Едва выйдя из лифта на втором этаже Конгресса, слева можно увидеть небольшую лестницу, которая, окруженная журналистами, фотографами и телекамерами, напоминала ступени старого стадиона «Сан-Паоло» в Неаполе в день представления Диего Армандо Марадоны в 1984 году. Существует культовое фото на эту тему.

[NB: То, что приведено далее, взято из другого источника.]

Background: an optimization exercise with open tools, aiming at small area, a short achievable clock period and few clock cycles. Do not read the settings as production practice. Function was checked by simulation only, so behaviour that the tests miss may differ from the original. Power is estimated from default activity; no workload was simulated.

`design/flow/config.mk`:
```
export PLATFORM = sky130hd
export DESIGN_NAME = tcp_reno_congestion_window_top
export DESIGN_NICKNAME = tcp_reno_congestion_window_top
export VERILOG_FILES = /design/flow/design.v
export SDC_FILE = /design/flow/constraint.sdc
export NUM_CORES = 4
export LEC_CHECK = 0
export CAP_MARGIN = 20
export CORE_MARGIN = 2
export CORE_UTILIZATION = 40
export SLEW_MARGIN = 20
```
`design/flow/constraint.sdc`:
```
create_clock -name core_clock -period 8.5 [get_ports {clk}]
set_input_delay 1.7000 -clock core_clock [delete_from_list [all_inputs] [get_ports {clk}]]
set_output_delay 1.7000 -clock core_clock [all_outputs]
set_load 0.01 [all_outputs]
```
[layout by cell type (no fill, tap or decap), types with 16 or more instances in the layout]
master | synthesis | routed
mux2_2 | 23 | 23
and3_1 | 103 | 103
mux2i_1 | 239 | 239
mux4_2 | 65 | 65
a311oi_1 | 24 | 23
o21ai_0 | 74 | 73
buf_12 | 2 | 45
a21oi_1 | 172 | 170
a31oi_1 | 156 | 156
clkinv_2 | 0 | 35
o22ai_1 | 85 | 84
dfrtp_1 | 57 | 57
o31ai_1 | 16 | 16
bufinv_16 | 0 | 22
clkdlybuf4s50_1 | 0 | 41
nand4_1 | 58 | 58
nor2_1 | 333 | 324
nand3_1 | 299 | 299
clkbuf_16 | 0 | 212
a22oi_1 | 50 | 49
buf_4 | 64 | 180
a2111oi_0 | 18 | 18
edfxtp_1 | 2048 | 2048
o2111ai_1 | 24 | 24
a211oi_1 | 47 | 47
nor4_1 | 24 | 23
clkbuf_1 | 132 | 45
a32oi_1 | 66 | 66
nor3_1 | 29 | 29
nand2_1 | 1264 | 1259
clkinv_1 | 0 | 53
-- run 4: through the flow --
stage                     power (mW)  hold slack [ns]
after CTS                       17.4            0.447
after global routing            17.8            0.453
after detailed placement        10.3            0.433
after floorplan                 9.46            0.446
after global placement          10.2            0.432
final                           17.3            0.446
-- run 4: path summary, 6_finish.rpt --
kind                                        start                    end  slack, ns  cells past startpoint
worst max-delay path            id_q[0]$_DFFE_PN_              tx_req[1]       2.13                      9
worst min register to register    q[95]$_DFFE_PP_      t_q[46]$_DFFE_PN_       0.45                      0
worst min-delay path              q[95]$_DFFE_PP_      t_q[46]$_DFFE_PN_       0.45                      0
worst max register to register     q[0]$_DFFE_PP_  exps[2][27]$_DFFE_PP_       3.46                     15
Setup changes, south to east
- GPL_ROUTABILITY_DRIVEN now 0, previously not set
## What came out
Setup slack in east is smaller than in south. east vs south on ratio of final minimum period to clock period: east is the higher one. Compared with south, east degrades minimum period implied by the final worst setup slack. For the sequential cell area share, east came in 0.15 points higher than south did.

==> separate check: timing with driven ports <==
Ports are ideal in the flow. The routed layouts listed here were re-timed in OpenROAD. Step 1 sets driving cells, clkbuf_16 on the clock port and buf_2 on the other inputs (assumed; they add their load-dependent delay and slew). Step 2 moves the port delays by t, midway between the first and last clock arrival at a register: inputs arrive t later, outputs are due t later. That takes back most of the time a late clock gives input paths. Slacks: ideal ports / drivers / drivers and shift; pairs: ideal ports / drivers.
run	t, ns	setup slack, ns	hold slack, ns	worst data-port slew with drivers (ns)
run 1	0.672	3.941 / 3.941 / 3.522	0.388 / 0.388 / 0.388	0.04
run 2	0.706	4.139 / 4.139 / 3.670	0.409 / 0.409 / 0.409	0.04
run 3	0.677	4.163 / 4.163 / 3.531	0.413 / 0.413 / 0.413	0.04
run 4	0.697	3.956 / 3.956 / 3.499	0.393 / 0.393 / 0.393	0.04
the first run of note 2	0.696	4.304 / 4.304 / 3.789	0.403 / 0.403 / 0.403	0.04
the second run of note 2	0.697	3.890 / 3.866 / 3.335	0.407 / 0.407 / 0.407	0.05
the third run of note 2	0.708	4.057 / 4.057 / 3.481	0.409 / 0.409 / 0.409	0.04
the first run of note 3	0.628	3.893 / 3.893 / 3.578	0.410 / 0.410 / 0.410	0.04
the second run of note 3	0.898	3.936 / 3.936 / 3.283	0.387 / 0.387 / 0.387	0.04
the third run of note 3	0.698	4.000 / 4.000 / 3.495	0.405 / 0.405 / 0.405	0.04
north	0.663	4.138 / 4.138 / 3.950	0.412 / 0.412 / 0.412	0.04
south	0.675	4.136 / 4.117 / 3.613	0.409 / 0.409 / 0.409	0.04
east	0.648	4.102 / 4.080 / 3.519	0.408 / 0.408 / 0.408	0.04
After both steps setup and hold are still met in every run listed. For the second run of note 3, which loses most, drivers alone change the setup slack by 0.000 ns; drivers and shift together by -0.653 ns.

Неизвестно, будет ли похожая фотография в эту среду в Конгрессе, где Мариано Армандо Рахой явился на комиссию по расследованию «Операции Каталония» – тайной полицейской схемы, запущенной из недр Министерства внутренних дел с целью предположительно шпионить за политическими партиями, от сторонников независимости до Podemos, посредством судебного преследования и фейковых новостей. Но она должна быть. Экс-президент правительства появился в окружении вспышек, попросил слова, чтобы заявить, что не понимает, что делает в этом месте, сидя перед этими странными людьми, и посвятил последующие часы самому масштабному и разрушительному упражнению по опустошению власти, которое когда-либо переживало правительство: дело не в том, что он ничего не знал о том, что происходило под его командованием, а в том, что, слушая его, вспоминаешь историческую фразу Сапатеро, сказанную жене перед сном, когда он уже некоторое время находился в Ла Монклоа: «Ты не представляешь, Сонсолес, какое количество сотен тысяч испанцев могли бы управлять».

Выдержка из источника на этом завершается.